Boxplots for grain yield (GY) and P grain content (Pcont) by starter fertilizers: control (Co, grey), triple superphosphate (TSP, purple), calcium ammonium nitrate (CAN, blue), diammonium phosphate (DAP, red). Interaction terms are visualized by connecting trait values of the same varieties with a grey line. Note that for the sake of clarity lines are only drawn between every other treatment. Different letters indicate significant (p-value < 0.05) differences between starter fertilizers means.

This observation, made for the core location Hohenheim, was confirmed in the series across locations, for which the genotype-by-starter fertilizer interaction in the analysis of variance was never significant for any observed trait (S6 Table). The heritabilities in the series were very high except for grain yield and the trait P content derived from it. This is likely due to the highly quantitative nature of grain yield, the rather small genotypic variation in this elite material and the observed strong genotype-by-location interaction. Again, the differentiation was more pronounced in the comparison between DAP and the control than between TSP and the control.

Interestingly, the origin of the variety in the sense of the eight different breeding companies, did not lead to a consistently similar behavior with regard to the investigated traits under different starter fertilizers (S5 Fig). From a practical farming point of view, the most interesting question is how the different varieties perform with regard to grain yield under control and starter fertilizer conditions. Therefore, relative grain yields under TSP or DAP starter fertilizer were plotted against the relative grain yield of the control for each location (Fig 4). Varieties in quadrant I (highlighted upper right) of the plot can be defined as stably above- average-yielding P-utilizers, whereas varieties in quadrant III (bottom left) are relatively low-yielding independent of their P-supply. Varieties located in the quadrants II and IV can be considered P-sensitive genotypes, as they will show above-average yields with starter fertilizer but not in the control or vice versa, respectively. In line with the small genotype-by-treatment interaction, most varieties showed either below-average or above-average yield performance no matter which starter fertilizer they were grown under. By comparing the relative performance of all varieties in each treatment-location-combination, we identified the consistently best varieties. For the TSP-series, three varieties were in quadrant I at each location (AGROPOLIS_AM, AMAVERITAS_AM, WALTERINIO_KWS) and for the DAP-series also three varieties (AGROPOLIS_AM, FIGARO_KWS, SY_TALISMAN). Only the variety AGROPOLIS_AM was in this high-yielding quadrant at each location-treatment combination.

Fig 4

Scatterplots of each starter fertilizer-location combination.

Relative grain yield (rel. GY [%]) in the control vs. triple superphosphate (TSP, purple) or vs. diammonium phosphate (DAP, red), respectively. Quadrants are counted starting from the highlighted one as I (stably above- average-yielding P-utilizers) in an anti-clockwise manner to IV (II and IV indicate P-sensitivity). The varieties which in all three locations were located in Quadrant I are highlighted in bold and color. Locations are abbreviated as follows: Hohenheim (HOH), Eckartsweier (EWE), Dettingen (DET), Einbeck (EIN), and Saerbeck (SAB).

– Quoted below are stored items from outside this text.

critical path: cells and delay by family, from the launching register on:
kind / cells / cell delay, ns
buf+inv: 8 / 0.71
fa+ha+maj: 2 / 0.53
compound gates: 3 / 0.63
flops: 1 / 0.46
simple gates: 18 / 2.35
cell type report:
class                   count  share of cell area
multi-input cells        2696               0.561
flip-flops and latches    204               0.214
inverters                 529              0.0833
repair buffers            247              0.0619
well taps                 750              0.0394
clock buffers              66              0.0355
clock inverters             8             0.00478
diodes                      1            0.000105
--- src/rtl/grid_row_scanner.sv ---
// Snapshots the evolved Game-of-Life grid on load and streams it out one row per valid/ready transfer.
// Optional per-row / per-frame live-cell counts are built when ROW_POPCOUNT_EN is defined.
module grid_row_scanner #(
    parameter int unsigned ROWS = 24,
    parameter int unsigned COLS = 24
) (
    input  logic                 clk,
    input  logic                 reset,
    input  logic [ROWS*COLS-1:0] grid,
    input  logic                 load,
    input  logic                 out_ready,
    output logic                 row_valid,
    output logic [COLS-1:0]      row_data,
    output logic [4:0]           row_idx,
    output logic                 row_first,
    output logic                 row_last,
    output logic                 busy,
    output logic                 frame_done,
    output logic                 overrun,
    output logic [4:0]           row_pop,
    output logic [9:0]           frame_pop
);

    typedef enum logic {
        ST_IDLE = 1'b0,
        ST_SCAN = 1'b1
    } state_t;

    state_t            r_state;
    logic [COLS-1:0]   r_snap [ROWS];
    logic              r_row_valid;
    logic [COLS-1:0]   r_row_data;
    logic [4:0]        r_row_idx;
    logic              r_row_first;
    logic              r_row_last;
    logic              r_busy;
    logic              r_frame_done;
    logic              r_overrun;

    logic [COLS-1:0]   w_grid_rows [ROWS];
    logic [4:0]        w_next_idx;
    logic              w_at_last;
    logic              w_xfer;
    logic              w_advance;
    logic              w_final;
    logic              w_accept;

    // Unpack the flat grid into rows; row 0 occupies the low bits.
    for (genvar g = 0; g < ROWS; g++) begin : g_rows
        assign w_grid_rows[g] = grid[g*COLS +: COLS];
    end

    assign w_next_idx = r_row_idx + 5'd1;
    assign w_at_last  = (r_row_idx == 5'(ROWS - 1));
    assign w_xfer     = r_row_valid & out_ready;
    assign w_advance  = w_xfer & ~w_at_last;
    assign w_final    = w_xfer & w_at_last;
    // A load is honoured in IDLE or exactly on the final row transfer (back-to-back frame).
    assign w_accept   = load & ((r_state == ST_IDLE) | w_final);

    always_ff @(posedge clk) begin
        if (!reset && w_accept) begin
            r_snap <= w_grid_rows;
        end
    end

    always_ff @(posedge clk) begin
        if (reset) begin
            r_state      <= ST_IDLE;
            r_row_valid  <= 1'b0;
            r_row_data   <= '0;
            r_row_idx    <= 5'd0;
            r_row_first  <= 1'b0;
            r_row_last   <= 1'b0;
            r_busy       <= 1'b0;
            r_frame_done <= 1'b0;
            r_overrun    <= 1'b0;
        end else begin
            r_frame_done <= w_final;
            if (load && (r_state == ST_SCAN) && !w_final) begin
                r_overrun <= 1'b1;
            end

            if (w_accept) begin
                r_state     <= ST_SCAN;
                r_busy      <= 1'b1;
                r_row_valid <= 1'b1;
                r_row_idx   <= 5'd0;
                r_row_data  <= w_grid_rows[0];
                r_row_first <= 1'b1;
                r_row_last  <= (ROWS == 1);
            end else if (w_advance) begin
                r_row_idx   <= w_next_idx;
                r_row_data  <= r_snap[w_next_idx];
                r_row_first <= 1'b0;
                r_row_last  <= (w_next_idx == 5'(ROWS - 1));
            end else if (w_final) begin
                r_state     <= ST_IDLE;
                r_busy      <= 1'b0;
                r_row_valid <= 1'b0;
                r_row_first <= 1'b0;
                r_row_last  <= 1'b0;
            end
        end
    end

    assign row_valid  = r_row_valid;
    assign row_data   = r_row_data;
    assign row_idx    = r_row_idx;
    assign row_first  = r_row_first;
    assign row_last   = r_row_last;
    assign busy       = r_busy;
    assign frame_done = r_frame_done;
    assign overrun    = r_overrun;

`ifdef ROW_POPCOUNT_EN
    logic [4:0] r_row_pop;
    logic [9:0] r_frame_acc;
    logic [9:0] r_frame_pop;

    function automatic logic [4:0] f_popcount(input logic [COLS-1:0] v);
        logic [4:0] c;
        c = 5'd0;
        for (int i = 0; i < COLS; i++) begin
            c = c + 5'(v[i]);
        end
        return c;
    endfunction

    // row_pop tracks row_data; the accumulator sums every transferred row of the frame.
    always_ff @(posedge clk) begin
        if (reset) begin
            r_row_pop   <= 5'd0;
            r_frame_acc <= 10'd0;
            r_frame_pop <= 10'd0;
        end else begin
            if (w_accept) begin
                r_row_pop <= f_popcount(w_grid_rows[0]);
            end else if (w_advance) begin
                r_row_pop <= f_popcount(r_snap[w_next_idx]);
            end

            if (w_accept) begin
                r_frame_acc <= 10'd0;
            end else if (w_xfer) begin
                r_frame_acc <= r_frame_acc + 10'(r_row_pop);
            end

            if (w_final) begin
                r_frame_pop <= r_frame_acc + 10'(r_row_pop);
            end
        end
    end

    assign row_pop   = r_row_pop;
    assign frame_pop = r_frame_pop;
`else
    assign row_pop   = 5'd0;
    assign frame_pop = 10'd0;
`endif

endmodule
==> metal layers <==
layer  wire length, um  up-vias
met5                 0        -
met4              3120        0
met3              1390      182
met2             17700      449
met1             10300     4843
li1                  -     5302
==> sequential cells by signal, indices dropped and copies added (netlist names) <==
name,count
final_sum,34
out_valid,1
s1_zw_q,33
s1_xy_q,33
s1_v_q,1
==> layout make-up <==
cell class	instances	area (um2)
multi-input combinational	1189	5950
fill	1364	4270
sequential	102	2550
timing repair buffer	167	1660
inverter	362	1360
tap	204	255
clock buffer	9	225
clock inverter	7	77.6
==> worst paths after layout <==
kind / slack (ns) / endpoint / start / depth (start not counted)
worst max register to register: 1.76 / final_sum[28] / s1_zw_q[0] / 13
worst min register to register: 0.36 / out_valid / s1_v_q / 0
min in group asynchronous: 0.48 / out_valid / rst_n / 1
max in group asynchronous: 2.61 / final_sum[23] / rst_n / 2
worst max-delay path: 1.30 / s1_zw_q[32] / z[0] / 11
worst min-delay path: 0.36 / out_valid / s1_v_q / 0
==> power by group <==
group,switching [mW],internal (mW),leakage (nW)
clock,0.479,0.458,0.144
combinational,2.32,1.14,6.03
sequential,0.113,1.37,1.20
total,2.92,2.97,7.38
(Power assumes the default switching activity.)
`config.mk`:
```
export PLATFORM = sky130hd
export DESIGN_NAME = execute_stage
export DESIGN_NICKNAME = d
export VERILOG_FILES = /design/src/rtl/y86_pkg.sv /design/src/rtl/y86_alu.sv /design/src/rtl/execute_stage.sv
export SDC_FILE = /design/constraint.sdc
export NUM_CORES = 1
export LEC_CHECK = 0
export ABC_AREA = 1
export ABC_CLOCK_PERIOD_IN_PS = 4100
export CORE_ASPECT_RATIO = 0.9
export CORE_MARGIN = 1.5
export CORE_UTILIZATION = 56
export CTS_CLUSTER_DIAMETER = 200
export DETAILED_ROUTE_END_ITERATION = 10
export PLACE_DENSITY = 0.88
export SLEW_MARGIN = 40
export SYNTH_ARGS = -nofsm -noshare
export SYNTH_HDL_FRONTEND = slang
export SYNTH_HIERARCHICAL = 1
export SYNTH_SLANG_ARGS = --single-unit
```
`constraint.sdc`:
```
create_clock -name clk -period 4.1 [get_ports clk]
set_input_delay 0.82 -clock clk [delete_from_list [all_inputs] [get_ports clk]]
set_output_delay 0.82 -clock clk [all_outputs]
set_load 0.05 [all_outputs]
```
`src/rtl/y86_pkg.sv`:
```
// Shared encodings for the Y86-64 pipeline: instruction codes, ALU functions,
// branch/move conditions, status codes, and the condition evaluator.
package y86_pkg;

  localparam logic [3:0] I_HALT   = 4'h0;
  localparam logic [3:0] I_NOP    = 4'h1;
  localparam logic [3:0] I_RRMOVQ = 4'h2;
  localparam logic [3:0] I_IRMOVQ = 4'h3;
  localparam logic [3:0] I_RMMOVQ = 4'h4;
  localparam logic [3:0] I_MRMOVQ = 4'h5;
  localparam logic [3:0] I_OPQ    = 4'h6;
  localparam logic [3:0] I_JXX    = 4'h7;
  localparam logic [3:0] I_CALL   = 4'h8;
  localparam logic [3:0] I_RET    = 4'h9;
  localparam logic [3:0] I_PUSHQ  = 4'hA;
  localparam logic [3:0] I_POPQ   = 4'hB;

  typedef enum logic [1:0] {
    ALU_ADD = 2'd0,
    ALU_SUB = 2'd1,
    ALU_AND = 2'd2,
    ALU_XOR = 2'd3
  } alu_fun_e;

  localparam logic [3:0] C_ALWAYS = 4'h0;
  localparam logic [3:0] C_LE     = 4'h1;
  localparam logic [3:0] C_L      = 4'h2;
  localparam logic [3:0] C_E      = 4'h3;
  localparam logic [3:0] C_NE     = 4'h4;
  localparam logic [3:0] C_GE     = 4'h5;
  localparam logic [3:0] C_G      = 4'h6;

  localparam logic [2:0] S_AOK = 3'd1;
  localparam logic [2:0] S_HLT = 3'd2;
  localparam logic [2:0] S_ADR = 3'd3;
  localparam logic [2:0] S_INS = 3'd4;

  localparam logic [3:0] RNONE = 4'hF;

  // Unknown condition codes resolve to "not taken".
  function automatic logic cond_eval(input logic [3:0] ifun, input logic zf,
                                     input logic sf, input logic of);
    logic lt;
    lt = sf ^ of;
    case (ifun)
      C_ALWAYS: cond_eval = 1'b1;
      C_LE:     cond_eval = lt | zf;
      C_L:      cond_eval = lt;
      C_E:      cond_eval = zf;
      C_NE:     cond_eval = ~zf;
      C_GE:     cond_eval = ~lt;
      C_G:      cond_eval = ~lt & ~zf;
      default:  cond_eval = 1'b0;
    endcase
  endfunction

endpackage

```
`src/rtl/y86_alu.sv`:
```
// Combinational Y86-64 ALU: computes b OP a and the ZF/SF/OF flags.
module y86_alu
  import y86_pkg::*;
#(
  parameter int W = 64
) (
  input  logic [W-1:0] a,
  input  logic [W-1:0] b,
  input  alu_fun_e     fun,
  output logic [W-1:0] result,
  output logic         zf,
  output logic         sf,
  output logic         of
);

  always_comb begin
    result = b + a;
    of     = 1'b0;
    case (fun)
      ALU_ADD: begin
        result = b + a;
        of     = (a[W-1] == b[W-1]) && (result[W-1] != a[W-1]);
      end
      ALU_SUB: begin
        result = b - a;
        of     = (a[W-1] != b[W-1]) && (result[W-1] != b[W-1]);
      end
      ALU_AND: result = b & a;
      ALU_XOR: result = b ^ a;
      default: result = b + a;
    endcase
    zf = (result == '0);
    sf = result[W-1];
  end

endmodule

```
`src/rtl/execute_stage.sv`:
```
// Y86-64 execute stage: E pipeline register, ALU operand selection, condition
// codes and Cnd resolution, with results presented combinationally downstream.
module execute_stage #(
  parameter int         W     = 64,
  parameter logic [3:0] RNONE = 4'hF
) (
  input  logic         clk,
  input  logic         rst_n,
  input  logic         E_bubble,
  input  logic         E_stall,
  input  logic [2:0]   d_stat,
  input  logic [3:0]   d_icode,
  input  logic [3:0]   d_ifun,
  input  logic [W-1:0] d_valC,
  input  logic [W-1:0] d_valA,
  input  logic [W-1:0] d_valB,
  input  logic [3:0]   d_dstE,
  input  logic [3:0]   d_dstM,
  input  logic [3:0]   d_srcA,
  input  logic [3:0]   d_srcB,
  input  logic [2:0]   m_stat,
  input  logic [2:0]   W_stat,
  output logic [3:0]   E_icode,
  output logic [3:0]   E_dstM,
  output logic [3:0]   E_srcA,
  output logic [3:0]   E_srcB,
  output logic [2:0]   e_stat,
  output logic [3:0]   e_icode,
  output logic [3:0]   e_ifun,
  output logic         e_Cnd,
  output logic [W-1:0] e_valE,
  output logic [W-1:0] e_valA,
  output logic [3:0]   e_dstE,
  output logic [3:0]   e_dstM,
  output logic         cc_zf,
  output logic         cc_sf,
  output logic         cc_of
);

  import y86_pkg::*;

  typedef struct packed {
    logic [2:0]   stat;
    logic [3:0]   icode;
    logic [3:0]   ifun;
    logic [W-1:0] valC;
    logic [W-1:0] valA;
    logic [W-1:0] valB;
    logic [3:0]   dstE;
    logic [3:0]   dstM;
    logic [3:0]   srcA;
    logic [3:0]   srcB;
  } ereg_t;

  typedef struct packed {
    logic zf;
    logic sf;
    logic of;
  } cc_t;

  localparam ereg_t E_BUBBLE = '{
    stat:  S_AOK,
    icode: I_NOP,
    ifun:  4'h0,
    valC:  '0,
    valA:  '0,
    valB:  '0,
    dstE:  RNONE,
    dstM:  RNONE,
    srcA:  RNONE,
    srcB:  RNONE
  };

  localparam cc_t CC_RESET = '{zf: 1'b1, sf: 1'b0, of: 1'b0};

  ereg_t        e_q, e_d;
  cc_t          cc_q, cc_d;
  logic [W-1:0] alu_a, alu_b, alu_r;
  alu_fun_e     alu_fun;
  logic         alu_zf, alu_sf, alu_of;
  logic         set_cc;

  // Bubble wins over stall so a squashed instruction never lingers.
  always_comb begin
    e_d = e_q;
    if (E_bubble) begin
      e_d = E_BUBBLE;
    end else if (!E_stall) begin
      e_d.stat  = d_stat;
      e_d.icode = d_icode;
      e_d.ifun  = d_ifun;
      e_d.valC  = d_valC;
      e_d.valA  = d_valA;
      e_d.valB  = d_valB;
      e_d.dstE  = d_dstE;
      e_d.dstM  = d_dstM;
      e_d.srcA  = d_srcA;
      e_d.srcB  = d_srcB;
    end
  end

  always_comb begin
    alu_a = '0;
    case (e_q.icode)
      I_RRMOVQ, I_OPQ:             alu_a = e_q.valA;
      I_IRMOVQ, I_RMMOVQ, I_MRMOVQ: alu_a = e_q.valC;
      I_CALL, I_PUSHQ:             alu_a = '0 - W'(8);
      I_RET, I_POPQ:               alu_a = W'(8);
      default:                     alu_a = '0;
    endcase
  end

  always_comb begin
    alu_b = '0;
    case (e_q.icode)
      I_RMMOVQ, I_MRMOVQ, I_OPQ, I_CALL, I_RET, I_PUSHQ, I_POPQ: alu_b = e_q.valB;
      default:                                                   alu_b = '0;
    endcase
  end

  // Out-of-range OPq functions fall back to add; decode already raised INS.
  always_comb begin
    alu_fun = ALU_ADD;
    if (e_q.icode == I_OPQ && e_q.ifun[3:2] == 2'b00) begin
      alu_fun = alu_fun_e'(e_q.ifun[1:0]);
    end
  end

  y86_alu #(.W(W)) u_alu (
    .a      (alu_a),
    .b      (alu_b),
    .fun    (alu_fun),
    .result (alu_r),
    .zf     (alu_zf),
    .sf     (alu_sf),
    .of     (alu_of)
  );

  // A downstream exception blocks the flag write in the very same cycle.
  assign set_cc = (e_q.icode == I_OPQ) && (m_stat == S_AOK) && (W_stat == S_AOK);

  always_comb begin
    cc_d = cc_q;
    if (set_cc) begin
      cc_d.zf = alu_zf;
      cc_d.sf = alu_sf;
      cc_d.of = alu_of;
    end
  end

  always_ff @(posedge clk or negedge rst_n) begin
    if (!rst_n) begin
      e_q  <= E_BUBBLE;
      cc_q <= CC_RESET;
    end else begin
      e_q  <= e_d;
      cc_q <= cc_d;
    end
  end

  always_comb begin
    e_Cnd = 1'b0;
    if (e_q.icode == I_RRMOVQ || e_q.icode == I_JXX) begin
      e_Cnd = cond_eval(e_q.ifun, cc_q.zf, cc_q.sf, cc_q.of);
    end
  end

  assign e_dstE  = (e_q.icode == I_RRMOVQ && !e_Cnd) ? RNONE : e_q.dstE;
  assign e_valE  = alu_r;
  assign e_valA  = e_q.valA;
  assign e_stat  = e_q.stat;
  assign e_icode = e_q.icode;
  assign e_ifun  = e_q.ifun;
  assign e_dstM  = e_q.dstM;

  assign E_icode = e_q.icode;
  assign E_dstM  = e_q.dstM;
  assign E_srcA  = e_q.srcA;
  assign E_srcB  = e_q.srcB;

  assign cc_zf = cc_q.zf;
  assign cc_sf = cc_q.sf;
  assign cc_of = cc_q.of;

endmodule
```
==> flow_summary.json, run 1 <==
{
  "ys_warn_count": 6,
  "synth-edff-count": 0,
  "clockBufferDepth": 3,
  "synth_most_common_cell": "nand2_1",
  "netlist_top_cells_count": "nand2_1, inv_1, nor2_1",
  "synth_top_area_share": 0.205,
  "ios": 396,
  "hpwl_um": 86300,
  "overflow": 1925,
  "yosys-top-cells-area": "dfrtp_1, nand2_1, inv_1, ha_1, nor2_1",
  "seq_area_frac_synth": 0.226,
  "ys.flop_type": "dfrtp_1",
  "status": "did not finish",
  "port_buffers": 395,
  "syn_inst": 4271,
  "yosysTopAreaCell": "dfrtp_1",
  "synth.distinct_cells": 51,
  "gp_congestion": 1.19,
  "error_message": "[ERROR GRT-0232] Routing congestion too high. Check the congestion heatmap in the GUI.",
  "clock-sinks": 222,
  "syn_nets": 4630,
  "postPlaceCellArea_mm2": 0.0331,
  "syn_avg_cell_area_um2": 5.79,
  "async_reset_ff_frac": 1.00,
  "synth_area_mm2": 0.0247,
  "grt_usage": 0.974,
  "htreeDepth": 1,
  "numCtsBuffers": 23,
  "die_w_um": 225,
  "ys_ff_latch": 222,
  "row_count": 72,
  "cts_root_buf": "clkbuf_16",
  "start_util": 0.572,
  "die_y_um": 202,
  "grt_max_degree": 111,
  "stop_stage": "5_1_grt",
  "holdBufCountCts": 0
}
-- metal layers --
metal | GRT overflow | track usage
met1 | 204 | 0.930
met2 | 1003 | 1.08
met3 | 222 | 0.912
met4 | 477 | 1.02
met5 | 19 | 0.747
-- timing repair --
| item | CTS |
|---|---|
| endpoints found under the setup margin | 66 |
| gates resized for setup | 463 |
| gates cloned | 6 |
| pin swaps | 61 |
| buffers inserted | 28 |
-- cell families after synthesis --
family / after synthesis / share of synthesized area
xor+xnor: 5 / 0.00177
simple gates: 2157 / 0.364
fa+ha+maj: 130 / 0.0664
flops: 222 / 0.226
compound gates: 552 / 0.132
buf+inv: 1205 / 0.210
-- metrics by stage --
stage | cells | setup slack [ns] | hold slack [ns] | utilization | TNS, ns
floorplan | 4271 | 0.0550 | 0.451 | - | 0
global placement | 5596 | -0.605 | 0.461 | 0.765 | -15.55
detailed placement | 5596 | -0.643 | 0.466 | 0.765 | -20.49
CTS | 5671 | -0.750 | 0.291 | 0.841 | -33.32
==> run 2, diff against run 1 <==
CORE_ASPECT_RATIO = default   (was 0.9)
CORE_UTILIZATION = 40   (was 56)
CTS_CLUSTER_DIAMETER = default   (was 200)
PLACE_DENSITY = default   (was 0.88)
PLACE_DENSITY_LB_ADDON = 0.15   (was default)
==> flow_summary.json, run 2 <==
{
  "status": "complete, but fails checks",
  "violations": "negative setup slack",
  "drt_iter0_markers": 3346,
  "gp_congestion": 1.06,
  "antenna_found_initial": 7,
  "core_mm2": 0.0607,
  "peakVddDrop_uv": 344,
  "p_leak_nw": 21.2,
  "drc": 0,
  "clock.fmax_ghz": 0.203,
  "multiInputGateArea_mm2": 0.0182,
  "yosys-top-cells-area": "dfrtp_1, nand2_1, inv_1, ha_1, nor2_1",
  "die_area_mm2": 0.0633,
  "hold_slack_ns": 0.299,
  "skew_ns": 0.0151,
  "yosysTopAreaCell": "dfrtp_1",
  "finalSetupViolCount": 63,
  "rsz0062_at_grt": "true",
  "vias": 31900,
  "ios": 396,
  "cp-end-kind": "primary output",
  "largest_register_ffs": 132,
  "die_w_um": 252,
  "synth_top_area_share": 0.205,
  "cp.required_ns": 3.28,
  "placed_cells": 6052,
  "grt_pass1_wl_um": 179000,
  "row_count": 90,
  "clock-sinks": 222,
  "clock_latency_ns": 0.53,
  "drt-total-wl_um": 125000,
  "synth-edff-count": 0,
  "clockBufferDepth": 3,
  "top_register": "e_q",
  "cts.clk_slew.worst_paths_ns": 0.06,
  "cp-startpoint": "E_icode[0]",
  "rr_worst_depth": 30,
  "fin_crit_sh": 1.20,
  "port_buffers": 395,
  "ys_ff_latch": 222,
  "syn_nets": 4630,
  "place_ws_ns": -0.825,
  "nNetsFinal": 5731,
  "mostFrequentLayoutCell": "nand2_1",
  "htreeDepth": 1,
  "worst_pin_slew_ns": 0.702,
  "final_area_mm2": 0.0411,
  "final_antenna_net_count": 0,
  "hpwl_um": 101000,
  "utilization": 0.678,
  "setup_ws_ns": -0.837,
  "postPlaceCellArea_mm2": 0.0350,
  "path_class": "flop to primary output",
  "synth.distinct_cells": 51,
  "relSlewSlack": 0.532,
  "syn_avg_cell_area_um2": 5.79,
  "crit_fanout": 7,
  "power.density_mw_per_mm2": 250,
  "rr_startpoint": "E_icode[0]",
  "finalHoldViolCount": 0,
  "numCtsBuffers": 24,
  "ys.flop_type": "dfrtp_1",
  "synth_most_common_cell": "nand2_1",
  "cp-start-kind": "flop",
  "finalCriticalPeriod_ns": 4.94,
  "wl_per_cell_um": 20.2,
  "fillers": 5476,
  "viasPerCell": 5.16,
  "cts_tree": "done",
  "die_y_um": 252,
  "drt-pass1-iter-count": 6,
  "synth_area_mm2": 0.0247,
  "drive_above_1_share": 0.362,
  "timing.final.max_slew_violations": 0,
  "netlist_top_cells_count": "nand2_1, inv_1, nor2_1",
  "hp-class": "input port to async pin",
  "first_global_vias": 29400,
  "ys_warn_count": 6,
  "final_cell_mix": "nand2_1, inv_1, buf_4",
  "worstPathArrival_ns": 4.12,
  "seq_area_frac_synth": 0.226,
  "drv_cap": 0,
  "holdBufCountCts": 0,
  "seq_area_mm2": 0.00558,
  "start_util": 0.407,
  "grt_max_degree": 141,
  "instances_no_fill": 6178,
  "syn_inst": 4271,
  "cts_root_buf": "clkbuf_16",
  "overflow": 0,
  "area_delta_synth_final_pct": 66.3,
  "async_reset_ff_frac": 1.00,
  "grt_usage": 0.374
}
run 2: routing by layer:
metal  track usage  wire length, um  vias to the layer above  part of all wire
met3        0.0732            12600                      186              0.10
met5             0               13                        -           0.00010
met4        0.0926             3750                        2             0.030
li1              -                -                    15200                 -
met2         0.559            53000                     1523              0.43
met1         0.549            55300                    15000              0.44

From a breeding point of view, it is also interesting to identify the most P-independent genotypes. While the analysis of the relative performance in the control and the starter fertilizer treatments already provided some indication to this, genotypes may be above average for both treatments, but still show a substantial reduction in grain yield when the starter fertilizer is omitted. The most interesting candidates are those showing the least reduction between starter fertilizer and control, while at the same time having a high yield. We therefore analyzed for each variety the reduction in grain yield and P concentration between the DAP or TSP starter fertilizer and the control across locations. This revealed the trend that if grain yield is strongly reduced without starter fertilizer, this generally goes in line with a reduced P content (Fig 5), while the P concentration does not significantly (p-value < 0.05) differ among the starter fertilizer treatments. Also, varieties that performed consistently above-average, like for instance AGROPOLIS_AM, can nonetheless show proportionally strong reductions without starter fertilization.

Fig 5

Relative differences for each hybrid variety.

Grain yield (GY) and P content (Pcont) are based on best linear unbiased estimators (BLUEs) across locations between the fertilized treatment (purple: triple superphosphate (TSP); red: diammonium phosphate (DAP)) compared to the control. The darker the coloration, the stronger the reduction.

4 | Discussion

This study was performed to investigate the effect of different starter fertilizers on current maize hybrids in Germany. The application of starter fertilizer is common practice in maize cultivation, but whether there are genotypes for which it can be omitted has not been thoroughly investigated yet. Now, however, that the application of fertilizers in agriculture, including the associated negative environmental effects, has come under focus and is becoming increasingly restricted, this question has gained social and political relevance and warrants scientific answers. We therefore screened the top 20 market leaders of German maize hybrid varieties in five locations under DAP (N+P), TSP (P), CAN (N) and Co (no) starter fertilization to assess potential P fertilizer reductions, evaluate the underlying genotypic components, identify superior genotypes regarding P supply, and draw conclusions for practical maize breeding.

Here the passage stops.